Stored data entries
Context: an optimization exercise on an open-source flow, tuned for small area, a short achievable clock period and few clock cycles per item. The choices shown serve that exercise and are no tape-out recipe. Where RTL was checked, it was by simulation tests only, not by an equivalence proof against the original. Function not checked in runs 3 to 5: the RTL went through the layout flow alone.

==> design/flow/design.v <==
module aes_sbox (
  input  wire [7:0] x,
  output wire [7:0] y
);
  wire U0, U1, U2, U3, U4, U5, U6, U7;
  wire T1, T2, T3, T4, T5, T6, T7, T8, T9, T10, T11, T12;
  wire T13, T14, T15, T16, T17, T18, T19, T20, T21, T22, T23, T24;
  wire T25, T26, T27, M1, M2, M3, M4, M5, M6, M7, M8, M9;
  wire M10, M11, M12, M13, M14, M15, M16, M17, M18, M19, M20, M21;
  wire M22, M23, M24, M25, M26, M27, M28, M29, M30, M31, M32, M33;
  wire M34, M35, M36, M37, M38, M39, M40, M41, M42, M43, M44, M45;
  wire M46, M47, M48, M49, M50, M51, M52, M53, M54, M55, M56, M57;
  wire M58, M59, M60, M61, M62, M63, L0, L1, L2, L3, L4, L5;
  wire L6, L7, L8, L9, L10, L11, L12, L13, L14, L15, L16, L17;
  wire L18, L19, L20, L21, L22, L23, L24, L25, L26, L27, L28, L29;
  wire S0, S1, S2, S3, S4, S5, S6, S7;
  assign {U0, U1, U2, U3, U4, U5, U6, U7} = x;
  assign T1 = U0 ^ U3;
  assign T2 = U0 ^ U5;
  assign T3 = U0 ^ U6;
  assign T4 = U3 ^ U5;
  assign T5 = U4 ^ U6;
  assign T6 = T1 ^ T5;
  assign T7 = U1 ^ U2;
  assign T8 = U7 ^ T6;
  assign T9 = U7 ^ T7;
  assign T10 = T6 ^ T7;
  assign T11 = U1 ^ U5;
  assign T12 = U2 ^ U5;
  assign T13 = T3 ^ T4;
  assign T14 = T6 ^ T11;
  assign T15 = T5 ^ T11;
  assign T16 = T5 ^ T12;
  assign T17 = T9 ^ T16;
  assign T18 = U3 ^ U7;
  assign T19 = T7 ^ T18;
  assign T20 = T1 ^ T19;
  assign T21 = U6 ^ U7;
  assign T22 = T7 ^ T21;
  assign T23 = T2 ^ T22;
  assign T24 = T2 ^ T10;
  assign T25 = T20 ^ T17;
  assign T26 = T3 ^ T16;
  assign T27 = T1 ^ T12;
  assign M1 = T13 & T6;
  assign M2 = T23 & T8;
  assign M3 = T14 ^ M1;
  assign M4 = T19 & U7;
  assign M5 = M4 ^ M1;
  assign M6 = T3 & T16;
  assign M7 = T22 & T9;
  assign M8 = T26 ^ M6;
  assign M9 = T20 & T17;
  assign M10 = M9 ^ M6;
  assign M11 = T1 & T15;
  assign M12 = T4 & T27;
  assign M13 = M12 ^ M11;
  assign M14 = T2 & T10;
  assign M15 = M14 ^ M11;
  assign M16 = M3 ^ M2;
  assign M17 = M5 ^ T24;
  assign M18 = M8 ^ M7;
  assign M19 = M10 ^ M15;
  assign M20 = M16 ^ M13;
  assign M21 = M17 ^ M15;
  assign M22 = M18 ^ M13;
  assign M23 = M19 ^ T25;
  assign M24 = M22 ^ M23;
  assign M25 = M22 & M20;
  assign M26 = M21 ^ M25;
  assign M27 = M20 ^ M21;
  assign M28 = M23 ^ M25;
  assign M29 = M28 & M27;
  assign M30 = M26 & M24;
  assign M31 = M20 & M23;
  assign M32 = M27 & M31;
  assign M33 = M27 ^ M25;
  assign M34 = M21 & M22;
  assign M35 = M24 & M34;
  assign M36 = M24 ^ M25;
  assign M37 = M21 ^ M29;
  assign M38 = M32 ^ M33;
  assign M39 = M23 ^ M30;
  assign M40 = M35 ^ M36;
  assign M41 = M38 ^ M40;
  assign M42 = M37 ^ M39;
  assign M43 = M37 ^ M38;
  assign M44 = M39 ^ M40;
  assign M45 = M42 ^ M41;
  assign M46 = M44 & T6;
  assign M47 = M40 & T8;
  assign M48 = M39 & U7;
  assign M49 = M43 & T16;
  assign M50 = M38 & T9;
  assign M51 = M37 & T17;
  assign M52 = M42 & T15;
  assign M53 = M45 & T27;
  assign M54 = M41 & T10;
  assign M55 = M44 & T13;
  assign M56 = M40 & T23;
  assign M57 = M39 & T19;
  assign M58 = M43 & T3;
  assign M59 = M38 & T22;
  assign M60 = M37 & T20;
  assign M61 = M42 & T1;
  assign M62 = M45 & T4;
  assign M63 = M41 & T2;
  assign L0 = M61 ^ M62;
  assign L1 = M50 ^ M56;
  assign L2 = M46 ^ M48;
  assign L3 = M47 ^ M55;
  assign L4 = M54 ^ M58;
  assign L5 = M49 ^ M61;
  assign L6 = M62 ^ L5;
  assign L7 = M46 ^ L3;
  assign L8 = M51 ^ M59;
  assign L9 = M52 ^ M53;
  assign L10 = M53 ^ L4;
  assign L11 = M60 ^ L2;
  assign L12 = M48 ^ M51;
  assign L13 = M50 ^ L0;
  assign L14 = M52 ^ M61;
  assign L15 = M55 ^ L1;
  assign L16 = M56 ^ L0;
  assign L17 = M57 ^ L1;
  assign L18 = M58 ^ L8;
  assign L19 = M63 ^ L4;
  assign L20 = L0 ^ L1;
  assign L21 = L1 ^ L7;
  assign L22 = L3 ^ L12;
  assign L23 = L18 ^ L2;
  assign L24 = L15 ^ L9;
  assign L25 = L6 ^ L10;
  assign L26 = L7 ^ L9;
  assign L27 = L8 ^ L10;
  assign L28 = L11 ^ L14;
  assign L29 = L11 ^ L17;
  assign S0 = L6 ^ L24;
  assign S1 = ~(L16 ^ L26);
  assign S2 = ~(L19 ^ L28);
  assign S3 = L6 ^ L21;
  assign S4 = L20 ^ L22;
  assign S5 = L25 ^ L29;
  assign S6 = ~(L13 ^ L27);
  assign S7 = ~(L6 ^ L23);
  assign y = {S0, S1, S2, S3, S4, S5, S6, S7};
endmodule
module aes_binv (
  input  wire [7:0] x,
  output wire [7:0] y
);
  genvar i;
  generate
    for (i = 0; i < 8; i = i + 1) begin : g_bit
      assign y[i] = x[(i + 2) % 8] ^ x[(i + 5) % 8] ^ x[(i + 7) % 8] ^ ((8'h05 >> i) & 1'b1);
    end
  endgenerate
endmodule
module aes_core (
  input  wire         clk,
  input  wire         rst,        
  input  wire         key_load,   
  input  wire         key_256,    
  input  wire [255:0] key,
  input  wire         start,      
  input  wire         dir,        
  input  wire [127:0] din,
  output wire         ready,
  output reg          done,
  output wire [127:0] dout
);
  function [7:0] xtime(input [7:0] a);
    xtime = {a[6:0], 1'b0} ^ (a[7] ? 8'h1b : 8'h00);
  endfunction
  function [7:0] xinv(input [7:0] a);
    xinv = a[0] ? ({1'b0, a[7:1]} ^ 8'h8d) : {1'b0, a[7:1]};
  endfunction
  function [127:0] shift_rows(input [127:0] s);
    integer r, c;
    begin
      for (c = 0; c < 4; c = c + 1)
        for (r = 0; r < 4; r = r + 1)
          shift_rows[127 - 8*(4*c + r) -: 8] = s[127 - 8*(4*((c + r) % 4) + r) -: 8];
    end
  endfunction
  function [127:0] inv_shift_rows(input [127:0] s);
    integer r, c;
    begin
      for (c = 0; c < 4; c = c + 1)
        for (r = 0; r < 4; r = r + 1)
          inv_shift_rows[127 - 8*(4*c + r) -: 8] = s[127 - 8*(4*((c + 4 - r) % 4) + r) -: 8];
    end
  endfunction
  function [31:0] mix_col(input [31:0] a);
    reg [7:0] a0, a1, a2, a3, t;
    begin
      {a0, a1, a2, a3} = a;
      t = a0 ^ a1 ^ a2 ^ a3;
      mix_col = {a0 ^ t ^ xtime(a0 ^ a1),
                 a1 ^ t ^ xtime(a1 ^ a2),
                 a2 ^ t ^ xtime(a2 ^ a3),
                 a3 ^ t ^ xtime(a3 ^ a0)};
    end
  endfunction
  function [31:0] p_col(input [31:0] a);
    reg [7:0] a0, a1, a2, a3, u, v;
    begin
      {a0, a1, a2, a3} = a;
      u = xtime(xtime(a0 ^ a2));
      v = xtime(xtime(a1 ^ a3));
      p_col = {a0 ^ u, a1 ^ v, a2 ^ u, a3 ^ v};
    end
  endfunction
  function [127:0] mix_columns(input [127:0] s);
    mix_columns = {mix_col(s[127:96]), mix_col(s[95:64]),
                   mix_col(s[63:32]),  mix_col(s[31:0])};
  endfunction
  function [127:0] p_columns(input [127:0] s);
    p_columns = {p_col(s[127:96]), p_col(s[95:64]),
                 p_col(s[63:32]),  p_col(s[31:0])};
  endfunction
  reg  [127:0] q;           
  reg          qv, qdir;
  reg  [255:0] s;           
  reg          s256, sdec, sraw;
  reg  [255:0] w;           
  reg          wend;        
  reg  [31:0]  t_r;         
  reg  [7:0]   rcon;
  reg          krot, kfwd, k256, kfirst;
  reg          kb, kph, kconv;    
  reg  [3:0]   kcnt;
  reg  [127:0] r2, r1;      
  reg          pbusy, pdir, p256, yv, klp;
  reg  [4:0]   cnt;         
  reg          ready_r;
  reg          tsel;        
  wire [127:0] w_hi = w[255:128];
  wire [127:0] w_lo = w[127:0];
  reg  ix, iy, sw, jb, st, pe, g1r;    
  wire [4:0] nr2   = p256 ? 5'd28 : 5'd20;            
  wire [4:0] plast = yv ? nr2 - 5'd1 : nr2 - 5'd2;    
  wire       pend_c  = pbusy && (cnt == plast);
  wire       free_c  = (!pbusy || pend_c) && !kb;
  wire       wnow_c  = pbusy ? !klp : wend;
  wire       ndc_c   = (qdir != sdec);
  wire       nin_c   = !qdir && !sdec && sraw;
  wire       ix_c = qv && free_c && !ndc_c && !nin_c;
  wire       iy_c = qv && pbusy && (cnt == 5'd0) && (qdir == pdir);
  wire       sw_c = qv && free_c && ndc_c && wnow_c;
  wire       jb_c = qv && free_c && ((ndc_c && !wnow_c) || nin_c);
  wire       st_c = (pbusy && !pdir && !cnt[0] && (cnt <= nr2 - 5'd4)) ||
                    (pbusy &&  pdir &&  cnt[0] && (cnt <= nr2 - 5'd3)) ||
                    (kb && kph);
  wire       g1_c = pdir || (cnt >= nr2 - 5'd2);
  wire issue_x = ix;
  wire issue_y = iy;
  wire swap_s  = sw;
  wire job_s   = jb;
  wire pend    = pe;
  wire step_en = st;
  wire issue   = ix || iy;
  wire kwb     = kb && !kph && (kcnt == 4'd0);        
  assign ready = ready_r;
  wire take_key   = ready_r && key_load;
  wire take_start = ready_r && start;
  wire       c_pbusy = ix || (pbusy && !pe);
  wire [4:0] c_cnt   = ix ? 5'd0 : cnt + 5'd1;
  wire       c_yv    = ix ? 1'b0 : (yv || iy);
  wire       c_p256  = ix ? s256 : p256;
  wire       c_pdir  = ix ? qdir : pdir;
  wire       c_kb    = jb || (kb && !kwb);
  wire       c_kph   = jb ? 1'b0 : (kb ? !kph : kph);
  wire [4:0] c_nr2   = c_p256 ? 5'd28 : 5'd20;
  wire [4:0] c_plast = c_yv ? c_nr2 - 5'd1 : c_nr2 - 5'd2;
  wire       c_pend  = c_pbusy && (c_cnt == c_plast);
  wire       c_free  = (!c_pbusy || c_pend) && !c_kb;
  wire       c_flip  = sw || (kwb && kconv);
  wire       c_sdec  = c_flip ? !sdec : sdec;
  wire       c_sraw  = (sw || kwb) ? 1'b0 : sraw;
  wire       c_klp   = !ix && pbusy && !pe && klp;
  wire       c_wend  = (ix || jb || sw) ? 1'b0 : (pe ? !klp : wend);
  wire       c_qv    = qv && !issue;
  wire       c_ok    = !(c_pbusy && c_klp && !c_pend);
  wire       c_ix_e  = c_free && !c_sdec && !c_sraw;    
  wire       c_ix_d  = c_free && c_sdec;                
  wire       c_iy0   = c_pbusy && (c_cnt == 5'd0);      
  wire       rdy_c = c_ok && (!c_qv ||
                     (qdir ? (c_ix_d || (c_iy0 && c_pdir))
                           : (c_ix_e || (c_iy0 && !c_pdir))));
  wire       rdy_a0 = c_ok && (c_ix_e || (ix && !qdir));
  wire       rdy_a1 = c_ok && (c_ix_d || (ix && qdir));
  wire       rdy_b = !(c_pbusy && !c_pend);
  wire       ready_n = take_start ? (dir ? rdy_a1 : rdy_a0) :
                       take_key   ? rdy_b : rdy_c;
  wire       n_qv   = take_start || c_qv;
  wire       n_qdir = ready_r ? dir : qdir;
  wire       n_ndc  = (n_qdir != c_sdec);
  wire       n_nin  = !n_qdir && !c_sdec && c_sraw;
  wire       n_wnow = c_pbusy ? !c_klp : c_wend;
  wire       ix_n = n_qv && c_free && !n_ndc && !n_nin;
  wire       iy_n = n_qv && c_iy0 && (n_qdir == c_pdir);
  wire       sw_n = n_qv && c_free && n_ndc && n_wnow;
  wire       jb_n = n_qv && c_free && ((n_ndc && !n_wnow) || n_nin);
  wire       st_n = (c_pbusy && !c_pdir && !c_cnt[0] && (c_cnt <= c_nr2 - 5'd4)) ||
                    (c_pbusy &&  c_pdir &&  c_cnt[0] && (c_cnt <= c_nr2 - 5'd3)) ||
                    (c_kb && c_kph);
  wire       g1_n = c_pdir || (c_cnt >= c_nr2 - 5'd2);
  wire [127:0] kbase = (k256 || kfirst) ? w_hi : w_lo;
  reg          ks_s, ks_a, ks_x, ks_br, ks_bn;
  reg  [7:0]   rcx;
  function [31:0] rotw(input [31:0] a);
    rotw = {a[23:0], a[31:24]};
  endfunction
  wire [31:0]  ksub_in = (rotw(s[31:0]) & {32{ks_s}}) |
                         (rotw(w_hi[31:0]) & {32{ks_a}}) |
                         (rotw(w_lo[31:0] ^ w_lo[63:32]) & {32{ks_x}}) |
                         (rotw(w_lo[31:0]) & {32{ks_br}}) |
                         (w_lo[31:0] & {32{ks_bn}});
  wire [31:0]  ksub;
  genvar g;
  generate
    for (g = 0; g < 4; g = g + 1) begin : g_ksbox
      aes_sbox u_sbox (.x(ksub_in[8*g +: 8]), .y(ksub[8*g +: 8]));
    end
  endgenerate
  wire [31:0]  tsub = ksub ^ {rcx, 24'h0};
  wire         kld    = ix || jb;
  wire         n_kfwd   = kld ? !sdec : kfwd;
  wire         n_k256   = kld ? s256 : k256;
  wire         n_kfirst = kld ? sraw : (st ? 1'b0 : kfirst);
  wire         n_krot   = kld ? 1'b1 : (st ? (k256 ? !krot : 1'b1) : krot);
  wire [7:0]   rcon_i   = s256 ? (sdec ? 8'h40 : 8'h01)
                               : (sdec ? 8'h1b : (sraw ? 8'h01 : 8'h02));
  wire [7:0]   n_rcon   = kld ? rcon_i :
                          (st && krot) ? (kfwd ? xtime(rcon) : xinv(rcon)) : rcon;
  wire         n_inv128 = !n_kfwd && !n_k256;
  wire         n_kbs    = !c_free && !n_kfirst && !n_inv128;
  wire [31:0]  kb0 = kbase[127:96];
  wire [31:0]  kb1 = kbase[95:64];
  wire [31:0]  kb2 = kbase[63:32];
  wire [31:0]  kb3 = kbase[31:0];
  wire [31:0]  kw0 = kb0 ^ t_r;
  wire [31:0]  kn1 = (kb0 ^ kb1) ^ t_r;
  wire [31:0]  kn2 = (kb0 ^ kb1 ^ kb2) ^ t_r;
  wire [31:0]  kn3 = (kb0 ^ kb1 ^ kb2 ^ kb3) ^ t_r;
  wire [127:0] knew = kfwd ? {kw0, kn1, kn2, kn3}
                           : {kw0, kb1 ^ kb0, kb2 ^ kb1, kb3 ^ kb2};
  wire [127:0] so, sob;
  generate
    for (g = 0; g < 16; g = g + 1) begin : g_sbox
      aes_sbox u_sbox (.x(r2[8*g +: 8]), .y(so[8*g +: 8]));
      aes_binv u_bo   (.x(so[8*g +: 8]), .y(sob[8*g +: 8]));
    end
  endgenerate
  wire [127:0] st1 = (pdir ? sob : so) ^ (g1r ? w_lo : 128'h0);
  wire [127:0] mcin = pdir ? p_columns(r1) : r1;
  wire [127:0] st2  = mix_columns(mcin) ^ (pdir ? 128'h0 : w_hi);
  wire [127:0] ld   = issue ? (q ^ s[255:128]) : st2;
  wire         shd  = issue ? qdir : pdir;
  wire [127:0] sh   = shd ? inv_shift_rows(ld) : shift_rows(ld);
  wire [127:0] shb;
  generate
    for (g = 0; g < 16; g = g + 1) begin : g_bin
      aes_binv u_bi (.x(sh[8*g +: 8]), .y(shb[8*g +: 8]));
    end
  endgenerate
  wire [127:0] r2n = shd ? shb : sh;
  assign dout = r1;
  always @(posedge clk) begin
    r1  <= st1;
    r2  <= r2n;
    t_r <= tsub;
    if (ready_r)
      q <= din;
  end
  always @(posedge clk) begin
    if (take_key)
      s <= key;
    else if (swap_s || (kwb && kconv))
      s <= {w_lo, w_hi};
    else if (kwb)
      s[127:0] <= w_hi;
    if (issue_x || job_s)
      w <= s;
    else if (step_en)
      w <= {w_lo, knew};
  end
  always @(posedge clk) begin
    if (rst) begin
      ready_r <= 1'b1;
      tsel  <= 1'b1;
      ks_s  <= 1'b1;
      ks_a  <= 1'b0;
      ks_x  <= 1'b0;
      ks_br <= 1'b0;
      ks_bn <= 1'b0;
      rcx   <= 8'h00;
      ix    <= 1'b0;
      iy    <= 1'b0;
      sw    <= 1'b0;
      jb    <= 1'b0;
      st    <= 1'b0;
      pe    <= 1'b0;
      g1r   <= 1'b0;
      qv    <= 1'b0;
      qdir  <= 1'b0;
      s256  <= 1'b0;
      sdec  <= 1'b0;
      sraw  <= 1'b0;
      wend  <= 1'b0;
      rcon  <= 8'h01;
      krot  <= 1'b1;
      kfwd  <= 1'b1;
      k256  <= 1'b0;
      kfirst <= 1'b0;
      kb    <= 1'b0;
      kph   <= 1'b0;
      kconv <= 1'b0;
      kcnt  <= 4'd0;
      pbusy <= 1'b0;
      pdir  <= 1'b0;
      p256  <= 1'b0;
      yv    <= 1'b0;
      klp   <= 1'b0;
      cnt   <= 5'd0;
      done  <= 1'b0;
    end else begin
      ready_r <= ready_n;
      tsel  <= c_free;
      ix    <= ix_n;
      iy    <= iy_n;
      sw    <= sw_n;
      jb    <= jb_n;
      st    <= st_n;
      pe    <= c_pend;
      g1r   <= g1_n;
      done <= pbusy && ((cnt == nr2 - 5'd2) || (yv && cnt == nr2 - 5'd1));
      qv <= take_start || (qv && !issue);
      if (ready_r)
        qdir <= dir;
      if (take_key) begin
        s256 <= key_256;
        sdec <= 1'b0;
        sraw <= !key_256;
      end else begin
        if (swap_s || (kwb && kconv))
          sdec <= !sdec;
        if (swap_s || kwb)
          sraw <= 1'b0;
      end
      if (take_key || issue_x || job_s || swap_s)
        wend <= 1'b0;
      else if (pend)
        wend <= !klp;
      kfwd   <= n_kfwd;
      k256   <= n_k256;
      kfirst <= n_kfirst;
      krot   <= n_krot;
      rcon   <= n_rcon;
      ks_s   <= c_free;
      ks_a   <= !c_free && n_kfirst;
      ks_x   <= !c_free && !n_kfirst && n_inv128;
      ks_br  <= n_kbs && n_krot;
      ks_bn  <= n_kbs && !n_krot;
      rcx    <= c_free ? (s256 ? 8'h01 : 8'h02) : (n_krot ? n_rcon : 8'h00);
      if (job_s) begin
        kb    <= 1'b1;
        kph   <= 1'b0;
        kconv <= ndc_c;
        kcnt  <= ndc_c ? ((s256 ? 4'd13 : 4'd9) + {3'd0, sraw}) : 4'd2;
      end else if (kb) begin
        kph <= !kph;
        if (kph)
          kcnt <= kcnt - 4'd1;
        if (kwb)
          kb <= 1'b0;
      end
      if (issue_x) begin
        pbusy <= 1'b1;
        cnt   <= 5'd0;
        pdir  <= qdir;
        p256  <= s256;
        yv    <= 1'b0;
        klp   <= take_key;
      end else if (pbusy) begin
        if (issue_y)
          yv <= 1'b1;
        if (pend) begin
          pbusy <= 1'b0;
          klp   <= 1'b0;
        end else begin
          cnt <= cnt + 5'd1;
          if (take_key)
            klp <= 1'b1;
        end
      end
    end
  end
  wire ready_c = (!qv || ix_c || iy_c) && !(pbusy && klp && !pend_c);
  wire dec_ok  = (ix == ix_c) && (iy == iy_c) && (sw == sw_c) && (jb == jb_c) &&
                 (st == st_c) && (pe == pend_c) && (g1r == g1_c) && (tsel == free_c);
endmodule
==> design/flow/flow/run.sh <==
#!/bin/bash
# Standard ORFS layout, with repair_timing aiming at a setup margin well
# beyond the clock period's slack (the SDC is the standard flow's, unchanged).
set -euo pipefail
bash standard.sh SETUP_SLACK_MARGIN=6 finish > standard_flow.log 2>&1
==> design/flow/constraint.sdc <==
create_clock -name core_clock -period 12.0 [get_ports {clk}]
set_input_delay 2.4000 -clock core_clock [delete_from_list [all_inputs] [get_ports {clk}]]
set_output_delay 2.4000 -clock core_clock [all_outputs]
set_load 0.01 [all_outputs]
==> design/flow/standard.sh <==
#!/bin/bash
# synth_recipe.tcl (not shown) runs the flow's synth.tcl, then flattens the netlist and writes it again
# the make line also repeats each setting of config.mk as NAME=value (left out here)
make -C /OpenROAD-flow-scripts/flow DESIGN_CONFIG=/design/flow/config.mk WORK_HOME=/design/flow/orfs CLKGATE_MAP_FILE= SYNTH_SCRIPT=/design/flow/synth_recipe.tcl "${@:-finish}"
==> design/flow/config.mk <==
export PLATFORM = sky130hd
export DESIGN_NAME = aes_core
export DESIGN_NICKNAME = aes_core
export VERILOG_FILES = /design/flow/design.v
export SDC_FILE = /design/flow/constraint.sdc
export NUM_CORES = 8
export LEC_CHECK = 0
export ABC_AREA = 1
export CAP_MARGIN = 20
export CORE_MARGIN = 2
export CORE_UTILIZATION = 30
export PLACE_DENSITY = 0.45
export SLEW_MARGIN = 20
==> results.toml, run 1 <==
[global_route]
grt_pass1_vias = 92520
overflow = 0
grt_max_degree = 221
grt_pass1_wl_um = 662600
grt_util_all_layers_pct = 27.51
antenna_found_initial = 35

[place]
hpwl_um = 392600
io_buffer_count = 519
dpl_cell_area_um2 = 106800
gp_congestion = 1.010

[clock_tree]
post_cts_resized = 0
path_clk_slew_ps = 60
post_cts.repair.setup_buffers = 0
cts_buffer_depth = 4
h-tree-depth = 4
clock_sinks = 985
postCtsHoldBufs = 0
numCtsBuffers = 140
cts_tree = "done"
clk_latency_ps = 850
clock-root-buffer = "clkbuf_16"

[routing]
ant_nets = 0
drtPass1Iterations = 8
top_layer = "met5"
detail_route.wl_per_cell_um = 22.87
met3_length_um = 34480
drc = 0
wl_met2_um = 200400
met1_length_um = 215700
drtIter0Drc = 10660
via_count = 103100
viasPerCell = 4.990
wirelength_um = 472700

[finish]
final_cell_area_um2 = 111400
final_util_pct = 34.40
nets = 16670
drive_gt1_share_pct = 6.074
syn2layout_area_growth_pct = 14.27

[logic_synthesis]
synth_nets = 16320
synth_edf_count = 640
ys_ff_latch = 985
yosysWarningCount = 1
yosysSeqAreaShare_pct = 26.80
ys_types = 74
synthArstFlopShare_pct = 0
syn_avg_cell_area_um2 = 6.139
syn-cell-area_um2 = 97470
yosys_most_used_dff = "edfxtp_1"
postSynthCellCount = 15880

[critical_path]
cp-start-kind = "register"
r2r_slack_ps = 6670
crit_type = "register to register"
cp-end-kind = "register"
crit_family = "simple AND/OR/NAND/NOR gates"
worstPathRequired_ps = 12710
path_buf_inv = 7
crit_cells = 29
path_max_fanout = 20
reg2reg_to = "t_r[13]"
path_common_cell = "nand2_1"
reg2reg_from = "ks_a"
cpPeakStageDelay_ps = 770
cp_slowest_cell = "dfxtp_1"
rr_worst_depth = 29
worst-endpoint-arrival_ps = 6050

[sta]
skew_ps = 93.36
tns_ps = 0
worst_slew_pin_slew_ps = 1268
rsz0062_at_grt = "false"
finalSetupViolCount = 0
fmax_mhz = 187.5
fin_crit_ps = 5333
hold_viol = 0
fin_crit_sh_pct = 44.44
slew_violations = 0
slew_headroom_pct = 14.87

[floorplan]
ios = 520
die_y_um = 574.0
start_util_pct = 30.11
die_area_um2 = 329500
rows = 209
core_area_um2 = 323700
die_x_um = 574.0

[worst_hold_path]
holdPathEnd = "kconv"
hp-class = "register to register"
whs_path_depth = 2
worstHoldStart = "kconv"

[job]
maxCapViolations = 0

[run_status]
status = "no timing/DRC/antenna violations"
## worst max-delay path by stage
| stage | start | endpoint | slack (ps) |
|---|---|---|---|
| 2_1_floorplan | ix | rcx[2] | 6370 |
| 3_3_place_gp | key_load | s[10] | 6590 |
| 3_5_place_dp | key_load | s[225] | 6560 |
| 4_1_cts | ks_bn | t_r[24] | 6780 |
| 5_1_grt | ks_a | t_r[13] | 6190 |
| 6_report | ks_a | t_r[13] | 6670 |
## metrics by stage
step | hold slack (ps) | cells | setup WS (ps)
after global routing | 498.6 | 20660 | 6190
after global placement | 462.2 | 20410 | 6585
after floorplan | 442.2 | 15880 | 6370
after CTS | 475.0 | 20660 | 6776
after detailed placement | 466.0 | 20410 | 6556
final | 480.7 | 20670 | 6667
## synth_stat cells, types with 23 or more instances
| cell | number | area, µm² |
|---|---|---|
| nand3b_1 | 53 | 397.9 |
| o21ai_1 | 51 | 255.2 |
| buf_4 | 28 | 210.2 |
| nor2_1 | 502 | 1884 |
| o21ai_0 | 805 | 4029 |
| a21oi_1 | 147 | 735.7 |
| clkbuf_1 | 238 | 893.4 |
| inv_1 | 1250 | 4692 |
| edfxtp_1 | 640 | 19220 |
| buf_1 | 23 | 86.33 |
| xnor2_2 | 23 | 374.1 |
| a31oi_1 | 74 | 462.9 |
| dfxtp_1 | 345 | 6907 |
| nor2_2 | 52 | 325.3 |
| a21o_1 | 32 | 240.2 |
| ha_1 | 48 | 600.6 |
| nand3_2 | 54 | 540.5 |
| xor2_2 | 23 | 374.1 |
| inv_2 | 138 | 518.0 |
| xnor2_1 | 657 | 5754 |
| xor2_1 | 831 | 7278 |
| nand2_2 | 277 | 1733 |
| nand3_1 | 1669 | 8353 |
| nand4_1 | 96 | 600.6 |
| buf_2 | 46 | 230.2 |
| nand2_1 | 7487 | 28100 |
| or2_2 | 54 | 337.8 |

__Problem__: Each line above that contains the word "kconv" must be copied.

__Output of the exercise__:
  reg          kb, kph, kconv;    
  wire       c_flip  = sw || (kwb && kconv);
    else if (swap_s || (kwb && kconv))
      kconv <= 1'b0;
        if (swap_s || (kwb && kconv))
        kconv <= ndc_c;
holdPathEnd = "kconv"
worstHoldStart = "kconv"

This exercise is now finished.